The ship had already travelled into Barry’s Bay, Ontario and was done for the night on Nov. 12 before William Boehme, the city councilor for Combermere, persuaded Hudson to make a second trip with the body of his brother-in-law, John Brown. The body was coming from the Grand Trunk Railway station in Barry’s Bay, and it was hoped to bury the body before the worst of winter set in. The ship set out at 7 p.m. and the snow began to fly by 9 p.m.
Without warning, the ship began to sink beneath the waves between, what is now Mayflower Island and the shore. The water was about 25 feet deep, and before long the ship was beneath the waves as the winter storm began to rage. The ship went down so fast that there was no time to put on any lifejackets.

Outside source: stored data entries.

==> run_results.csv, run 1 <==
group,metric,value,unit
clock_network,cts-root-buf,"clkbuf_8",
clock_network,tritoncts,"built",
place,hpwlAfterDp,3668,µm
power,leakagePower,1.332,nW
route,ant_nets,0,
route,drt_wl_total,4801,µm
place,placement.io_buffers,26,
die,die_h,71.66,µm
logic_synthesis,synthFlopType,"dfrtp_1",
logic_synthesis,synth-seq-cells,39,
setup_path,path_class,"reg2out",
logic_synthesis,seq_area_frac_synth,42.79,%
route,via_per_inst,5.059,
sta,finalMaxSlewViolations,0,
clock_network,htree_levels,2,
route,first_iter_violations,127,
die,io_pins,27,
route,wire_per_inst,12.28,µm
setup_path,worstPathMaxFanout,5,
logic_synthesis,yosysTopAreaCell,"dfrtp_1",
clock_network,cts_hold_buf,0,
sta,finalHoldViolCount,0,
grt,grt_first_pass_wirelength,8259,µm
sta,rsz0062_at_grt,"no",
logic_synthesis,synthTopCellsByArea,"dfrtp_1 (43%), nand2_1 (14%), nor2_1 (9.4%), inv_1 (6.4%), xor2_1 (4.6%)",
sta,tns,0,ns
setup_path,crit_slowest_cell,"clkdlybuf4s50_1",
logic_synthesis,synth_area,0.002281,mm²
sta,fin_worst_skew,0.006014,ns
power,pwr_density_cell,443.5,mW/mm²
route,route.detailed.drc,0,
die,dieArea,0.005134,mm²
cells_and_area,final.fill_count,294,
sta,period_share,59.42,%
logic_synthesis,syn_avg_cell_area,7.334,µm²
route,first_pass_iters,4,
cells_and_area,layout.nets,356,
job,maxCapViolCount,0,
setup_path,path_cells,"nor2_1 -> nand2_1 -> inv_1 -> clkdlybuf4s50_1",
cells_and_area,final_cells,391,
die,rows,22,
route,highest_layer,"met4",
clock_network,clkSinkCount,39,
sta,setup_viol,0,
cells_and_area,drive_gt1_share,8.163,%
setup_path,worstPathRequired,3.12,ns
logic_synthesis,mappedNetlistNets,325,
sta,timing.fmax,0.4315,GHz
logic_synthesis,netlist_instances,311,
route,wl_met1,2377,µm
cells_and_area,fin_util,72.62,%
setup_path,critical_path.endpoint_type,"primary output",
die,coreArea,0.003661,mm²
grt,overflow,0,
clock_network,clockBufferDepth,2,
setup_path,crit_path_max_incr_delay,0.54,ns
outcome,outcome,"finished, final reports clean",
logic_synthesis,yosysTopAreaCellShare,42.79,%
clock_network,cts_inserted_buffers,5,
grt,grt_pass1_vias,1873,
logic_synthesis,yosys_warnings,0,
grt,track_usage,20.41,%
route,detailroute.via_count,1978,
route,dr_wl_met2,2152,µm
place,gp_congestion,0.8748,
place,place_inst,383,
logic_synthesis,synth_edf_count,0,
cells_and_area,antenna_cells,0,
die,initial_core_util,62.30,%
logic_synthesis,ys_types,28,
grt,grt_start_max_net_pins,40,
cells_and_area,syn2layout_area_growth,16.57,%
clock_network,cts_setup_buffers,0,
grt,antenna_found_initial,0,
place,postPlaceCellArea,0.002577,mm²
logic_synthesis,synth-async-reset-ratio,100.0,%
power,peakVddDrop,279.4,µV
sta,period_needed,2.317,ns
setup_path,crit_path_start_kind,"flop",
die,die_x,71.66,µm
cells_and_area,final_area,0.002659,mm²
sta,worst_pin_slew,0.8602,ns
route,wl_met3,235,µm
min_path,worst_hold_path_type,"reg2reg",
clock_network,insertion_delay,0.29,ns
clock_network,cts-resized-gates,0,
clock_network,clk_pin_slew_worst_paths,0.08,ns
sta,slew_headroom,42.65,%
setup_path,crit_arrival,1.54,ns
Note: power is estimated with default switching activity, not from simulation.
## config.mk

```make
export PLATFORM = sky130hd
export DESIGN_NAME = conv_window_sequencer
export DESIGN_NICKNAME = d
export VERILOG_FILES = /design/src/rtl/conv_window_sequencer_pkg.sv /design/src/rtl/conv_window_sequencer_element_mux.sv /design/src/rtl/conv_window_sequencer.sv
export SDC_FILE = /design/constraint.sdc
export NUM_CORES = 1
export LEC_CHECK = 0
export CAP_MARGIN = 20
export CORE_AREA = 2 2 276 278
export DETAILED_ROUTE_END_ITERATION = 10
export DIE_AREA = 0 0 278 280
export HOLD_SLACK_MARGIN = 0.06
export PLACE_DENSITY_LB_ADDON = 0.15
export SLEW_MARGIN = 5
export SYNTH_ARGS = -nofsm -noshare
export SYNTH_HDL_FRONTEND = slang
export SYNTH_SLANG_ARGS = --single-unit
```

## constraint.sdc

```tcl
create_clock -name i_clk -period 4.8 [get_ports i_clk]
set_input_delay 0.96 -clock i_clk [delete_from_list [all_inputs] [get_ports i_clk]]
set_output_delay 0.96 -clock i_clk [all_outputs]
set_load 0.1 [all_outputs]
```

## src/rtl/conv_window_sequencer_pkg.sv

```systemverilog
// Shared definitions for the convolution window sequencer family.
// Latency: n/a (constants and elaboration-time helpers only).
// Backpressure: n/a.
package conv_window_sequencer_pkg;

    // FSM state encoding
    localparam logic [1:0] ST_IDLE  = 2'd0;
    localparam logic [1:0] ST_ISSUE = 2'd1;
    localparam logic [1:0] ST_WAIT  = 2'd2;
    localparam logic [1:0] ST_DONE  = 2'd3;

    // IEEE-754 single-precision constants
    localparam logic [31:0] FP_ZERO = 32'h0000_0000;
    localparam logic [31:0] FP_ONE  = 32'h3F80_0000;

    // Number of elements in a square window of side k
    function automatic int unsigned num_elems(input int unsigned k);
        return k * k;
    endfunction

endpackage

```

## src/rtl/conv_window_sequencer_element_mux.sv

```systemverilog
// Combinational pick of element idx from packed filter/image window registers.
// Latency: 0 cycles (pure combinational).
// Backpressure: none; the caller owns idx and its stepping.
//
// Ports:
//   i_filter / i_image : packed windows, element i at [DATA_WIDTH*i +: DATA_WIDTH]
//   i_idx              : element index, 0..N-1
//   o_a / o_b          : selected filter / image element (zero if idx is out of range)
module conv_element_mux
    import conv_window_sequencer_pkg::*;
#(
    parameter int DATA_WIDTH = 32,
    parameter int N          = 9,
    parameter int IDX_W      = (N > 1) ? $clog2(N) : 1
)(
    input  logic [N*DATA_WIDTH-1:0] i_filter,
    input  logic [N*DATA_WIDTH-1:0] i_image,
    input  logic [IDX_W-1:0]        i_idx,
    output logic [DATA_WIDTH-1:0]   o_a,
    output logic [DATA_WIDTH-1:0]   o_b
);

    always_comb begin
        o_a = '0;
        o_b = '0;
        // Guard keeps non-power-of-two N from selecting past the window
        if (int'(i_idx) < N) begin
            o_a = i_filter[DATA_WIDTH*int'(i_idx) +: DATA_WIDTH];
            o_b = i_image [DATA_WIDTH*int'(i_idx) +: DATA_WIDTH];
        end
    end

endmodule

```

## src/rtl/conv_window_sequencer.sv

```systemverilog
// Steps one KERNEL_SIZE^2 window through the shared FP MAC and returns its result.
// Latency: 1 accept + N issue + MAC latency + 1 register cycle to out_valid (op_ready high).
// Backpressure: op_ready stalls issue with operands held; out_ready holds DONE; win_ready only in IDLE.
//
// Ports:
//   i_clk, i_reset (async, active low)
//   window in : i_win_valid / o_win_ready, i_filter, i_image
//   MAC issue : o_op_valid / i_op_ready, o_op_a, o_op_b, o_op_first, o_op_last
//   MAC result: i_mac_res_valid (pulse), i_mac_res
//   result out: o_out_valid / i_out_ready, o_out_data, o_out_err (timeout), o_busy
module conv_window_sequencer
    import conv_window_sequencer_pkg::*;
#(
    parameter int DATA_WIDTH     = 32,
    parameter int KERNEL_SIZE    = 3,
    parameter int TIMEOUT_CYCLES = 255
)(
    input  logic                                            i_clk,
    input  logic                                            i_reset,
    input  logic                                            i_win_valid,
    output logic                                            o_win_ready,
    input  logic [KERNEL_SIZE*KERNEL_SIZE*DATA_WIDTH-1:0]   i_filter,
    input  logic [KERNEL_SIZE*KERNEL_SIZE*DATA_WIDTH-1:0]   i_image,
    output logic                                            o_op_valid,
    input  logic                                            i_op_ready,
    output logic [DATA_WIDTH-1:0]                           o_op_a,
    output logic [DATA_WIDTH-1:0]                           o_op_b,
    output logic                                            o_op_first,
    output logic                                            o_op_last,
    input  logic                                            i_mac_res_valid,
    input  logic [DATA_WIDTH-1:0]                           i_mac_res,
    output logic                                            o_out_valid,
    input  logic                                            i_out_ready,
    output logic [DATA_WIDTH-1:0]                           o_out_data,
    output logic                                            o_out_err,
    output logic                                            o_busy
);

    localparam int N      = int'(num_elems(KERNEL_SIZE));
    localparam int WIN_W  = N * DATA_WIDTH;
    localparam int IDX_W  = (N > 1) ? $clog2(N) : 1;
    localparam int TMR_W  = $clog2(TIMEOUT_CYCLES + 1);

    localparam logic [IDX_W-1:0] IDX_LAST = IDX_W'(N - 1);
    // Timer counts 0..TIMEOUT_CYCLES-1, giving exactly TIMEOUT_CYCLES WAIT cycles
    localparam logic [TMR_W-1:0] TMR_LAST = TMR_W'(TIMEOUT_CYCLES - 1);

    logic [1:0]            r_state;
    logic [IDX_W-1:0]      r_idx;
    logic [TMR_W-1:0]      r_timer;
    logic [WIN_W-1:0]      r_filter;
    logic [WIN_W-1:0]      r_image;
    logic [DATA_WIDTH-1:0] r_out_data;
    logic                  r_out_err;

    logic [DATA_WIDTH-1:0] w_elem_a;
    logic [DATA_WIDTH-1:0] w_elem_b;
    logic                  w_issue;

    conv_element_mux #(
        .DATA_WIDTH (DATA_WIDTH),
        .N          (N),
        .IDX_W      (IDX_W)
    ) u_elem_mux (
        .i_filter   (r_filter),
        .i_image    (r_image),
        .i_idx      (r_idx),
        .o_a        (w_elem_a),
        .o_b        (w_elem_b)
    );

    always_ff @(posedge i_clk or negedge i_reset) begin
        if (!i_reset) begin
            r_state    <= ST_IDLE;
            r_idx      <= '0;
            r_timer    <= '0;
            r_filter   <= '0;
            r_image    <= '0;
            r_out_data <= '0;
            r_out_err  <= 1'b0;
        end else begin
            case (r_state)
                ST_IDLE: begin
                    if (i_win_valid) begin
                        r_filter <= i_filter;
                        r_image  <= i_image;
                        r_idx    <= '0;
                        r_state  <= ST_ISSUE;
                    end
                end
                ST_ISSUE: begin
                    // Without op_ready nothing moves, so the MAC sees stable operands
                    if (i_op_ready) begin
                        if (r_idx == IDX_LAST) begin
                            r_timer <= '0;
                            r_state <= ST_WAIT;
                        end else begin
                            r_idx <= r_idx + IDX_W'(1);
                        end
                    end
                end
                ST_WAIT: begin
                    // A real result beats the timeout when both land on the same cycle
                    if (i_mac_res_valid) begin
                        r_out_data <= i_mac_res;
                        r_out_err  <= 1'b0;
                        r_state    <= ST_DONE;
                    end else if (r_timer >= TMR_LAST) begin
                        r_out_data <= '0;
                        r_out_err  <= 1'b1;
                        r_state    <= ST_DONE;
                    end else begin
                        r_timer <= r_timer + TMR_W'(1);
                    end
                end
                ST_DONE: begin
                    if (i_out_ready) begin
                        r_state <= ST_IDLE;
                    end
                end
                default: r_state <= ST_IDLE;
            endcase
        end
    end

    assign w_issue     = (r_state == ST_ISSUE);
    assign o_win_ready = (r_state == ST_IDLE);
    assign o_busy      = (r_state != ST_IDLE);
    assign o_op_valid  = w_issue;
    // Operand bus reads zero outside ISSUE so idle/wait cycles show no stale element
    assign o_op_a      = w_issue ? w_elem_a : '0;
    assign o_op_b      = w_issue ? w_elem_b : '0;
    assign o_op_first  = w_issue && (r_idx == '0);
    assign o_op_last   = w_issue && (r_idx == IDX_LAST);
    assign o_out_valid = (r_state == ST_DONE);
    assign o_out_data  = r_out_data;
    assign o_out_err   = r_out_err;

endmodule

```

Yosys cells after proc, flatten, opt, wreduce, memory -nomap -nowiden
Cells that the tools add are included.

$add $sub $neg: 2. $lt $le $gt $ge: 2. Equality and inequality tests: 12. Shifts and indexed selects: 2. Muxes and demuxes: 24. Reductions and logical operators: 13.

Operator list (number): $shiftx A288 B10 Y32 (2); $mux W32 (6); $mux W8 (4); $pmux W8 S2 (1); $mux W2 (6); $mux W4 (3); $ne A2 B2 Y1 const B (5); $reduce_and A5 Y1 (2); $add A8 B1 Y8 const B (1); $ge A8 B8 Y1 const B (1); $pmux W2 S4 (1); $pmux W4 S2 (1); $reduce_bool A2 Y1 (4); $add A4 B1 Y4 const B (1); $eq A2 B2 Y1 const B (2); $eq A4 B4 Y1 const B (1); $logic_not A4 Y1 (1); $lt A4 B4 Y1 const B (1); $ne A2 B1 Y1 const B (2); $reduce_and A2 Y1 (2); $reduce_and A4 Y1 (1); $ne A3 B3 Y1 const B (1); $eq A2 B1 Y1 const B (1); $logic_and A1 B1 Y1 (2); 2 further kinds (3).

Register bits: 623. Input bits: 614. Output and inout bits: 103. Word-level logic and storage cells: 62.

Depth between registers and ports, before layout
Gate-level depths: netlist (run 1).

Depth in word-level cells: 4. Depth in mapped cells: 10. Gate-level depth less buffers: 6.

Modules after synthesis
Synthesis (run 1) repeated with hierarchy kept, for this count alone.

Cells, all modules: 2010. Area total of the unflattened synthesis: 28732.6 um2.

Modules (own cells, without submodules): conv_window_sequencer (times used 1, cells an instance 1470, area each 23816.6 um2, sequential area each 15590.0 um2); conv_element_mux (times used 1, cells an instance 540, area each 4916.0 um2, sequential area each 0.0 um2).

Least setup slack after synthesis (run 1)
OpenSTA, ideal clock, no wires.

Path type: reg-to-output. Start point: register r_state[1]. End point: output port o_op_first. Arrival time: 4.836 ns. Required time: 3.840 ns. Slack: -0.996 ns. Cell stages (with the launch flop): 6. Buffers on the path: 1. Path through: dfrtp_1 > inv_1 > ha_1 > buf_2 > inv_2 > nor4b_1.

Longest elaborated chain between the ends: 2.

RTL lines: start: declaration (RTL line conv_window_sequencer.sv:48) `logic [1:0] r_state;`; start signal: assignment (RTL line conv_window_sequencer.sv:74) `r_state <= ST_IDLE;`; start signal: assignment (RTL line conv_window_sequencer.sv:88) `r_state <= ST_ISSUE;`; start signal: assignment (RTL line conv_window_sequencer.sv:96) `r_state <= ST_WAIT;`; $eq A2 B1 Y1 (RTL line conv_window_sequencer.sv:126) `assign w_issue = (r_state == ST_ISSUE);`; net o_op_valid (RTL line conv_window_sequencer.sv:24) `output logic o_op_valid,`; $logic_and A1 B1 Y1 (RTL line conv_window_sequencer.sv:133) `assign o_op_first = w_issue && (r_idx == '0);`; end: declaration (RTL line conv_window_sequencer.sv:28) `output logic o_op_first,`.

The timed path passes the listed nets, and every way through them passes these cells.

Worst setup path after layout (run 1)
Start point: register r_idx[1]. End point: output port o_op_a[3].

Longest elaborated chain between the ends: 3. Elaborated cells on any way between the ends: 4. Classes of those cells: order compare: 1; shift: 1; mux: 2.

RTL lines: start: declaration (RTL line conv_window_sequencer.sv:49) `logic [IDX_W-1:0] r_idx;`; start signal: assignment (RTL line conv_window_sequencer.sv:98) `r_idx <= r_idx + IDX_W'(1);`; $shiftx A288 B10 Y32 or $lt A4 B4 Y1 (tied branches) (RTL line conv_window_sequencer_element_mux.sv:28, conv_window_sequencer_element_mux.sv:27); $mux W32 * (RTL line conv_window_sequencer_element_mux.sv:27) `if (int'(i_idx) < N) begin`; $mux W32 * (RTL line conv_window_sequencer.sv:131) `assign o_op_a = w_issue ? w_elem_a : '0;`; end: declaration (RTL line conv_window_sequencer.sv:26) `output logic [DATA_WIDTH-1:0] o_op_a,`.

Mark *: on every way between the ends. The rest lies on a longest branch, timed or not.

==> results.yml, run 1 <==
outcome:
  status: "complete, no violations"
setup_path:
  crit_type: "flip-flop to primary output"
  r2r_cells: 5
  cp-end-kind: "primary output"
  arrival_ps: 3240
  required_ps: 3840
  cp-start-kind: "flip-flop"
  r2r_slack_ps: 2220
  reg2reg_to: "r_filter[149]"
  crit_fanout: 35
  crit-reg2reg-launch: "r_state[0]"
timing:
  maxSlewHeadroom_pct: 30.4
  setup_violations: 0
  hold_viol: 0
  tightestPinTransition_ps: 1040
  drv_slew: 0
  finClkSkew_ps: 22.0
  finalSetupTns_ps: 0
  fin_crit_ps: 4200
  max_freq_mhz: 238
  rsz0062_at_grt: "false"
  fin_crit_sh_pct: 87.5
finish:
  final_util_pct: 50.7
  nNetsFinal: 3113
  synthToLayoutAreaGrowth_pct: 37.9
  drive_above_1_share_pct: 37.0
clock_network:
  cts_sinks: 623
  clock_path_buffers: 3
  path_clk_slew_ps: 60
  ctsHoldBuffers: 0
  clk_latency_ps: 600
  htree_levels: 3
  root_buffer: "clkbuf_16"
  cts_resized: 0
  numCtsBuffers: 71
  post_cts_buffers: 0
  cts_tree: "done"
logic_synthesis:
  synth_area_sq_um: 27600
  ys_seq_elements: 623
  postSynthCellCount: 1771
  syn-num-nets: 2394
  async_reset_ff_share_pct: 100
  yosysSeqAreaShare_pct: 56.4
  synth_common_cells: "623 x dfrtp_1, 576 x mux2_2, 136 x nand2_1"
  synth_largest_area_cell: "dfrtp_1"
  ys_types: 52
  ys_warn_count: 0
  synth_ff_type: "dfrtp_1"
  synth_top_area_share_pct: 56.4
  synth_most_common_cell: "dfrtp_1"
  avgSynthCellArea_sq_um: 15.6
  synth_edf_count: 0
  ys_top_cells_by_area: "dfrtp_1 56%, mux2_2 23%, mux4_2 10%"
pwr:
  power_density_nw_per_um2: 705
  ir_worst_vdd_v: 0.000465
  p_leak_nw: 15.9
grt:
  grt_overflow: 0
  grt_pass1_wl_um: 129000
  antenna_found_initial: 30
  grtUsageTotal_pct: 22.1
  grt_pass1_vias: 20100
  grt_max_degree: 106
route:
  drc: 0
  via_per_inst: 5.14
  drtIter0Drc: 799
  vias: 18100
  wl_per_cell_um: 24.4
  drtPass1Iterations: 4
  final_antenna_net_count: 0
  wl_um: 86200
worst_hold_path:
  worstHoldPathType: "primary input to asynchronous set/reset pin"
floorplanning:
  start_util_pct: 36.7
  core-area_sq_um: 75200
  die_h_um: 280
  rows: 101
  dieArea_sq_um: 77800
  io_pins: 717
  dieWidth_um: 278
place:
  portBuffers: 716
  gp_congestion: 0.827
  place_hpwl_um: 62600
run:
  maxCapViolations: 0
==> cells by family (layout without fill, tap and decap cells) <==
| kind of cell | count (synthesis) | after routing | share of synthesized area, % |
|---|---|---|---|
| multiplexers | 707 | 707 | 34.0 |
| AO/OA/AOI/OAI | 131 | 131 | 3.75 |
| other | 0 | 12 | 0 |
| adder cells (fa/ha/maj) | 9 | 9 | 0.408 |
| flip-flops | 623 | 623 | 56.4 |
| AND/OR/NAND/NOR | 169 | 169 | 2.74 |
| buffers and inverters | 132 | 901 | 2.64 |
==> through the flow <==
stage	std cells	setup WS, ps	cell area (sq um)	total power, mW	hold slack (ps)
floorplan	1771	401	27600	18.3	474
global placement	3393	1100	35700	21.3	482
detailed placement	3393	1120	35700	21.6	482
CTS	3516	467	38000	27.1	406
global route	3526	346	38100	28.2	439
finish	3530	602	38100	26.8	390
==> routing by layer <==
metal,vias to the layer above,track usage (%),routed length (um)
met3,150,6.53,6170
met2,536,38.2,44300
met1,9384,26.4,33300
li1,8027,-,-
met4,32,6.94,2240
met5,-,0,212
==> cell type report <==
type	count	area, sq um
multi-input cells	1016	11300
clock inverters	17	206
repair buffers	768	7590
inverters	10	37.5
flip-flops and latches	623	15600
well taps	978	1220
fillers	6457	37100
clock buffers	106	2090
diodes	12	30.0
==> registers in the layout, indices dropped and copies added, names as in the netlist <==
register / cells
r_filter: 288
r_image: 288
r_idx: 4
r_timer: 8
r_state: 2
o_out_err: 1
o_out_data: 32
==> critical path, stage by stage, from the launching register on <==
cell and delay [ps]:
dfrtp_4 920, buf_4 490, mux4_2 550, a22oi_1 320
nand2_1 100, buf_4 240
==> worst max-delay path by stage <==
stage | slack [ps] | cells after the start | from | endpoint
after floorplan | 400 | 5 | r_state[1] | o_op_first
after global placement | 1100 | 5 | r_idx[1] | o_op_a[3]
after detailed placement | 1120 | 5 | r_idx[1] | o_op_a[3]
after CTS | 470 | 5 | r_idx[1] | o_op_a[3]
after global routing | 350 | 5 | r_idx[1] | o_op_a[3]
final | 600 | 5 | r_idx[1] | o_op_a[3]
==> placed cells by master, fill, tap and decap left out, types with 3 or more instances in the layout <==
cell type	count
a22o_1	33
nand2_1	135
o31ai_1	3
clkinv_2	9
diode_2	12
dfrtp_1	621
mux2_2	576
clkbuf_8	12
clkbuf_1	20
buf_12	14
ha_1	9
nor3_4	3
o21ai_0	3
nor2b_1	4
buf_4	102
inv_1	8
clkbuf_16	74
nand4b_1	3
bufinv_16	4
mux4_2	128
buf_8	3
clkdlybuf4s50_1	649
a21oi_1	3
a22oi_1	66
nor2_1	5
==> report_power, final <==
group	internal, mW	switching (mW)	total [mW]
clock network	3.22	2.17	5.40
registers	7.94	1.52	9.46
logic	5.40	6.59	12.0
total	16.6	10.3	26.8
(Power assumes the default switching activity.)
==> inputs of run 2 (changes only) <==
- CORE_AREA: 2 2 276 278 -> 2 2 281 283
- DIE_AREA: 0 0 278 280 -> 0 0 283 285
- DONT_BUFFER_PORTS: not set -> 1
==> run 2 against run 1 <==
The flow now finishes with violations (slew limit). Final cell count shrank 16%. Design area shrank 15%. Combinational power decreased by 9%. Global-route usage is 2.6 points lower. Fmax decreased by 0.14%. Die area up 3.6%. Power hardly changed. Largest power group unchanged. Count of clock-buffer cells in the layout grew 5. Clock skew up 12 ps. Sequential power up 11%. Largest cell class unchanged.
==> results.yml, run 2 (same netlist as run 1, synthesis figures left out) <==
outcome:
  status: "complete, but fails checks"
  violations: "slew limit"
timing:
  fin_crit_sh_pct: 87.6
  drv_slew: 377
  maxSlewHeadroom_pct: -47.9
  setup_violations: 0
  tightestPinTransition_ps: 2220
  finalSetupTns_ps: 0
  max_freq_mhz: 238
  hold_viol: 0
  finClkSkew_ps: 34.2
  finalWorstSetupSlack_ps: 596
  rsz0062_at_grt: "false"
  fin_crit_ps: 4200
setup_path:
  critPathBufInv: 3
  r2r_slack_ps: 1980
  cp-end-kind: "primary output"
  crit_fanout: 43
  r2r_cells: 7
  crit_type: "flip-flop to primary output"
  worst_path_max_delay_cell: "dfrtp_4"
  required_ps: 3840
  cpPeakStageDelay_ps: 710
  reg2reg_to: "r_idx[3]"
  cp_top_family: "buffers and inverters"
  worstPathCellList: "buf_12, buf_4, mux4_2, a22oi_1, nand2_1, buf_12"
  arrival_ps: 3240
  cp_common_cell: "buf_12"
  cp-start-kind: "flip-flop"
  crit-reg2reg-launch: "r_state[1]"
grt:
  grt_pass1_wl_um: 117000
  antenna_found_initial: 69
  grtUsageTotal_pct: 19.5
  grt_pass1_vias: 16800
  grt_max_degree: 624
  grt_overflow: 0
floorplanning:
  dieArea_sq_um: 80700
  start_util_pct: 35.4
  core-area_sq_um: 78000
  die_h_um: 285
  rows: 103
  io_pins: 717
  dieWidth_um: 283
worst_hold_path:
  worstHoldPathType: "primary input to asynchronous set/reset pin"
place:
  dp_slack_ps: 1110
  gp_congestion: 0.853
  post_dp_cell_area_sq_um: 29800
  place_hpwl_um: 57000
  place_inst: 2796
  portBuffers: 0
pwr:
  seqPwrFrac_pct: 39.0
  clkPwrFrac_pct: 20.5
  switching_share_pct: 38.3
  power_density_nw_per_um2: 830
  comb_power_share_pct: 40.6
  power_mw: 26.8
  ir_worst_vdd_v: 0.000479
  p_switching_mw: 10.3
  intPower_mw: 16.6
  p_leak_nw: 13.5
route:
  final_antenna_net_count: 0
  drc: 0
  wl_per_cell_um: 27.0
  wl_um: 79900
  drtIter0Drc: 909
  vias: 15600
  drtPass1Iterations: 5
  via_per_inst: 5.28
run:
  maxCapViolations: 0
clock_network:
  root_buffer: "clkbuf_16"
  numCtsBuffers: 73
  htree_levels: 3
  cts_tree: "done"
  path_clk_slew_ps: 60
  cts_sinks: 623
  clk_latency_ps: 610
  cts_resized: 0
  clock_path_buffers: 3
  post_cts_buffers: 0
finish:
  drive_above_1_share_pct: 49.4
  synthToLayoutAreaGrowth_pct: 17.0
  instances_no_fill: 2961
  nNetsFinal: 2448
  final_cell_mix: "621 x dfrtp_1, 576 x mux2_2, 135 x nand2_1, 128 x mux4_2, 74 x clkbuf_16"
  design_area_sq_um: 32300
  layout_commonest_cell: "dfrtp_1"
## run 2: how the worst max path moves through the flow
stage,slack (ps),depth (start not counted),startpoint,to
floorplan,400,5,r_state[1],o_op_first
finish,600,6,r_idx[1],o_op_a[13]
CTS,460,6,r_idx[1],o_op_a[13]
detailed placement,1110,6,r_idx[1],o_op_a[13]
global placement,1130,6,r_idx[1],o_op_b[21]
global route,300,6,r_idx[1],o_op_a[13]
## run 2: power groups by stage
stage / Combinational, mW / Clock (mW) / Sequential, mW
5_1_grt: 11.5 / 5.89 / 10.7
3_5_place_dp: 11.0 / 0 / 10.5
6_report: 10.9 / 5.49 / 10.5
2_1_floorplan: 8.55 / 0 / 9.73
3_3_place_gp: 10.8 / 0 / 10.4
4_1_cts: 11.0 / 5.67 / 10.4
## run 2: layout make-up
type / count / area (sq um)
Antenna cell: 34 / 85.1
Clock buffer: 111 / 2180
Clock inverter: 16 / 226
Fill cell: 7097 / 45700
Inverter: 10 / 37.5
Multi-Input combinational cell: 1016 / 11300
Sequential cell: 623 / 15600
Tap cell: 1050 / 1310
Timing Repair Buffer: 101 / 1540
## run 2: metrics by stage
stage / utilization (%) / hold slack [ps]
2_1_floorplan: - / 474
3_3_place_gp: 38.2 / 481
3_5_place_dp: 38.2 / 487
4_1_cts: 41.3 / 20.2
5_1_grt: 41.4 / 67.8
6_report: 41.4 / 125
## run 2: per-layer routing
metal,vias up,part of all wire (%),GRT usage (%)
met1,8167,38,22.7
met4,56,2.6,7.63
met3,170,7.5,7.10
met2,518,51,32.8
met5,-,0.45,0
li1,6736,-,-
==> inputs of run 3 (changes only) <==
- MAX_ROUTING_LAYER: not set -> met4
==> run 3 against run 2 <==
Largest cell class unchanged. The run still ends with slew limit left. Highest routed layer is now met4. Clock skew increased by 1.1 ps. Hold slack got worse by 18 ps. Count of clock-buffer cells in the layout unchanged.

A total of nine lives were lost, including all three original crew members, with only three people surviving. The three survivors, Joe Harper, Gordon Peverley and John Imlach, stayed afloat in the water and were able to get to an island thanks to John Brown, or at least thanks to his casket that they were able to hang onto and make their way to Parcher Island, 500 feet away. There was a fourth survivor who held onto the casket as well, Paddy O’Brien, but he died of hypothermia upon reaching the island. The three other men would be rescued the following day. The man who initiated the trip, Boehme, would also lose his life in the disaster.
The boat would quickly be located by searchers and the attached a wire from their boat to the Mayflower that was under the waves. They found that the smoke stack was only 18 inches beneath the water level and they estimated that if the ship could have made it only a kilometre further, it would have been in shallow enough water for everyone to wade out to safety.
This disaster would be the largest loss of life in an inland waterway for many years and it would leave an indelible mark on the area.